The 10 Most Important Men in a Woman’s Life
- The Doctor – who tells her to ‘take off all her clothes.’
- The Dentist – who tells her to ‘open wide.’
- The Milkman – who asks her ‘do you want it in the front or the back?’
- The Hairdresser – who asks her ‘do you want it teased or blown?’
- The Interior Designer – who assures her ‘once it’s inside, you’ll LOVE it!’
- The Banker – who insists to her ‘if you take it out too soon, you’ll lose interest!’

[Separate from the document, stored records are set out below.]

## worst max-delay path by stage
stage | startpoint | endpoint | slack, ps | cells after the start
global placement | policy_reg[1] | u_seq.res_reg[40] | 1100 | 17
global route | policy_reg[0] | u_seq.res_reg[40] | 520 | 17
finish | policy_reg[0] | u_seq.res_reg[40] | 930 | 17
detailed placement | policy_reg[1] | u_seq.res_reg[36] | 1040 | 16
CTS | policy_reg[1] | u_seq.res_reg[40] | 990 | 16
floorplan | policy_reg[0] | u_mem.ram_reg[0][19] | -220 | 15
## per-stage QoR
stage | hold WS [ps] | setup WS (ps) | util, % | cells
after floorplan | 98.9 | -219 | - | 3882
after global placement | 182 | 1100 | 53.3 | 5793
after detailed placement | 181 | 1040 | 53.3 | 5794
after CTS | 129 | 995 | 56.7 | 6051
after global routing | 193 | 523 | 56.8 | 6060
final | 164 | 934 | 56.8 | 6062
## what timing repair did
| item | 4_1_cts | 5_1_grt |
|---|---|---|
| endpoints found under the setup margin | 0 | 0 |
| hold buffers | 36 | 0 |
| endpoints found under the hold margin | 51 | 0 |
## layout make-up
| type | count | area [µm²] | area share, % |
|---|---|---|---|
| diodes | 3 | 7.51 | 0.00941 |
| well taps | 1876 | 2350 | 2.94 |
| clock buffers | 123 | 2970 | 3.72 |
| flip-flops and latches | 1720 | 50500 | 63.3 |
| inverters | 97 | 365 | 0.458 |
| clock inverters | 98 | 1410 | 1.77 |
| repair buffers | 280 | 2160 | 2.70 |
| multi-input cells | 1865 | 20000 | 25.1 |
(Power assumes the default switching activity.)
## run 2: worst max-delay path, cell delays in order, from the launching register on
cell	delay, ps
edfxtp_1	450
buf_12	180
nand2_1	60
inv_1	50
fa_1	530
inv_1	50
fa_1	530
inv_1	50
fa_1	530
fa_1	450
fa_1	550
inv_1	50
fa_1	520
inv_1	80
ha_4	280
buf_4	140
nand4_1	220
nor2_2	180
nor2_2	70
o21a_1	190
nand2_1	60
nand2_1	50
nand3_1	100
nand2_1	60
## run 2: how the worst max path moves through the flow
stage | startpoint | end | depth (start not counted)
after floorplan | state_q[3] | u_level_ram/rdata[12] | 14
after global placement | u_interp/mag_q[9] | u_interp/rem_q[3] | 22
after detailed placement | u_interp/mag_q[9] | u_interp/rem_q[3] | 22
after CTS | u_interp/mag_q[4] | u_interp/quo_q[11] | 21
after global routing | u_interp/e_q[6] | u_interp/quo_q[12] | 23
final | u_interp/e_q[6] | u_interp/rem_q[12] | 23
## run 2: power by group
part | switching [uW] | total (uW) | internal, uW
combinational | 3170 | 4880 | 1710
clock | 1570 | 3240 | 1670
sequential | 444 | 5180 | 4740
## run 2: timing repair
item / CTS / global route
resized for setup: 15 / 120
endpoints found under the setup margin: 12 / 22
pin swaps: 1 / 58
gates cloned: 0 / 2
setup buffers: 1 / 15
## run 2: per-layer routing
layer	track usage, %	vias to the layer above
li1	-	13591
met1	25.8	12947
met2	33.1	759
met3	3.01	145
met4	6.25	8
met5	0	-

- The Police Officer – who commands her to ‘spread THEM!’.
- The Mailman – who always delivers his package.
- The Pilot – who takes off fast and then slows down.

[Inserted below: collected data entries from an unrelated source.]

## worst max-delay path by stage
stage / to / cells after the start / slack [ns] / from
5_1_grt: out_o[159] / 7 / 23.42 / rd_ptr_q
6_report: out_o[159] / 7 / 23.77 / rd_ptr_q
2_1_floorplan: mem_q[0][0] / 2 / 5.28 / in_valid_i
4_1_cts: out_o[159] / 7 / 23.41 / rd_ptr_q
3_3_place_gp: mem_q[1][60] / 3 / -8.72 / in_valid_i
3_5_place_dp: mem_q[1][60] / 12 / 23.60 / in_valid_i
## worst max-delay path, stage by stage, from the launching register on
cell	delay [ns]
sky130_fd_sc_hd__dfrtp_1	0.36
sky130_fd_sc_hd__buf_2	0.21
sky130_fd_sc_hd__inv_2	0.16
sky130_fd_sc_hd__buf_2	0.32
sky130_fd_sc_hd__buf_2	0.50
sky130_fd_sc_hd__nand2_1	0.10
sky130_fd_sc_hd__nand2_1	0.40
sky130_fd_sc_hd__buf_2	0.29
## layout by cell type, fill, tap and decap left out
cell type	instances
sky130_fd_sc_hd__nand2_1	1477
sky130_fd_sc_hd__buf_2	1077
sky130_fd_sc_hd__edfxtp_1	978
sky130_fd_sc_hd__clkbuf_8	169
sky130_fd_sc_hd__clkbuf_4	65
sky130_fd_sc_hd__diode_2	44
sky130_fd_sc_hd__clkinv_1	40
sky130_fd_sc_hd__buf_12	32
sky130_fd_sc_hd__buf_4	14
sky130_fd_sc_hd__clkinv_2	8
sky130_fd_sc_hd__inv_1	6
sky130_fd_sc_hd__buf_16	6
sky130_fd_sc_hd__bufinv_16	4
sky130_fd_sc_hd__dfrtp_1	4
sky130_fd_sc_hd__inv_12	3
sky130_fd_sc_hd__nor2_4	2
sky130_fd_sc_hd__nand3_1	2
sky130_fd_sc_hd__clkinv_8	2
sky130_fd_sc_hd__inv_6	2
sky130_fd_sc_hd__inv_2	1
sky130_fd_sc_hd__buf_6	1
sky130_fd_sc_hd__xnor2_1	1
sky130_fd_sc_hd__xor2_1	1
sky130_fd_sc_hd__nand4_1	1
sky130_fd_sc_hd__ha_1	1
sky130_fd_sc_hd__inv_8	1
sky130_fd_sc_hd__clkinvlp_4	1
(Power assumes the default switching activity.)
--- src/sv/vmcp_pkg.sv ---
`timescale 1ns / 1ps
package vmcp_pkg;

  // Fraction bits of the fixed point format
  localparam int FRAC_BITS = 16;

  // Entries of the queue between front and back
  localparam int QUEUE_DEPTH = 2;

  // Field width of every fixed point value
  localparam int FIX_W = 32;

  // Width of the normalizing shift amount
  localparam int SHIFT_W = 5;

  // Classified pose handed from front to back
  typedef struct packed {
    logic [8:0][FIX_W-1:0]   r;      // rotation, row then column
    logic [2:0][FIX_W-1:0]   t;      // translation
    logic [2:0][FIX_W-1:0]   mag;    // magnitudes of the view direction
    logic [2:0]              neg;    // view direction component is negative
    logic [SHIFT_W-1:0]      shift;  // left shift that normalizes the magnitudes
    logic                    degen;  // view direction is zero
  } cls_t;

endpackage

--- src/sv/vmcp_pose_if.sv ---
`timescale 1ns / 1ps
interface vmcp_pose_if;
  logic                valid;
  logic                ready;
  logic signed [31:0]  r00;
  logic signed [31:0]  r01;
  logic signed [31:0]  r02;
  logic signed [31:0]  r10;
  logic signed [31:0]  r11;
  logic signed [31:0]  r12;
  logic signed [31:0]  r20;
  logic signed [31:0]  r21;
  logic signed [31:0]  r22;
  logic signed [31:0]  trans_x;
  logic signed [31:0]  trans_y;
  logic signed [31:0]  trans_z;

  modport source (
    output valid, r00, r01, r02, r10, r11, r12, r20, r21, r22, trans_x, trans_y, trans_z,
    input  ready
  );
  modport sink (
    input  valid, r00, r01, r02, r10, r11, r12, r20, r21, r22, trans_x, trans_y, trans_z,
    output ready
  );
endinterface
`config.mk`:
```
export PLATFORM = sky130hd
export DESIGN_NAME = checked_frame_deframer_flat
export DESIGN_NICKNAME = d
export VERILOG_FILES = /design/src/rtl/cfd_pkg.sv /design/src/rtl/cfd_if.sv /design/src/rtl/cfd_cfg_regs.sv /design/src/rtl/cfd_frame_state.sv /design/src/rtl/cfd_verdict.sv /design/src/rtl/checked_frame_deframer.sv /design/src/flat_wrapper.sv
export VERILOG_INCLUDE_DIRS = /design/src /design/src/rtl
export SDC_FILE = /design/constraint.sdc
export NUM_CORES = 1
export LEC_CHECK = 0
export BUFFER_PORTS_ARGS = -buffer_cell sky130_fd_sc_hd__buf_2
export CAP_MARGIN = 10
export CORE_AREA = 2 2 243 245
export CTS_BUF_LIST = sky130_fd_sc_hd__clkbuf_8
export DETAILED_ROUTE_END_ITERATION = 7
export DIE_AREA = 0 0 245 247
export PLACE_DENSITY = 0.84
export SYNTH_ARGS = -nofsm -noshare
export SYNTH_HDL_FRONTEND = slang
export SYNTH_SLANG_ARGS = --single-unit
```
`constraint.sdc`:
```
create_clock -name clk -period 5.6 [get_ports clk]
set_clock_uncertainty 0.2 [all_clocks]
set_input_delay 1.12 -clock clk [delete_from_list [all_inputs] [get_ports clk]]
set_output_delay 1.12 -clock clk [all_outputs]
set_load 0.01 [all_outputs]
```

- The Primal Hunter – who always goes deep into the bush, always shoots twice, always eats what he shoots, but keeps telling her ‘Keep quiet and lay still!’
Fake

The Best Q’s and A’s Todate
Q: Why are condoms transparent?
A: So that sperms can at least enjoy the scene even if their entry is Restricted!
Q: Why is $ex like shaving?
A: Well, because no matter how well you do it today… tomorrow you’ll have to do it again…
Q: What will happen if earth rotates 30 times faster?
A: Men will get their salary everyday and women will bleed to death.
Q: Why do 90% of gals have left boob bigger than right?
A: Bcoz 90% of boys are right handed.
Q: What is the difference between a PANTY & a STAGE CURTAIN?
A: When you pull down the STAGE CURTAIN, the show is over, but when you pull down the PANTY… it is SHOWTIME!
Q: What is the similarity between a wife and a chewing gum?
A: Both are sweet in the beginning but become tasteless and shapeless later
Q: My dad told me that if Adam and Eve were Chinese, we would be still in Paradise. Why?
A: Because they would have eaten the snake instead of the bloody apple!
Advantages of having an affair with a married women.
- They give like hell.
- They do not yell.
- They do not tell.
- They do not swell and there is no wedding bell!
Signboard outside a prostitute’s house:
Married MEN not allowed. We serve the needy, not the greedy…
New AIDS awareness slogan:
Try different positions with the same woman instead of same position with different women.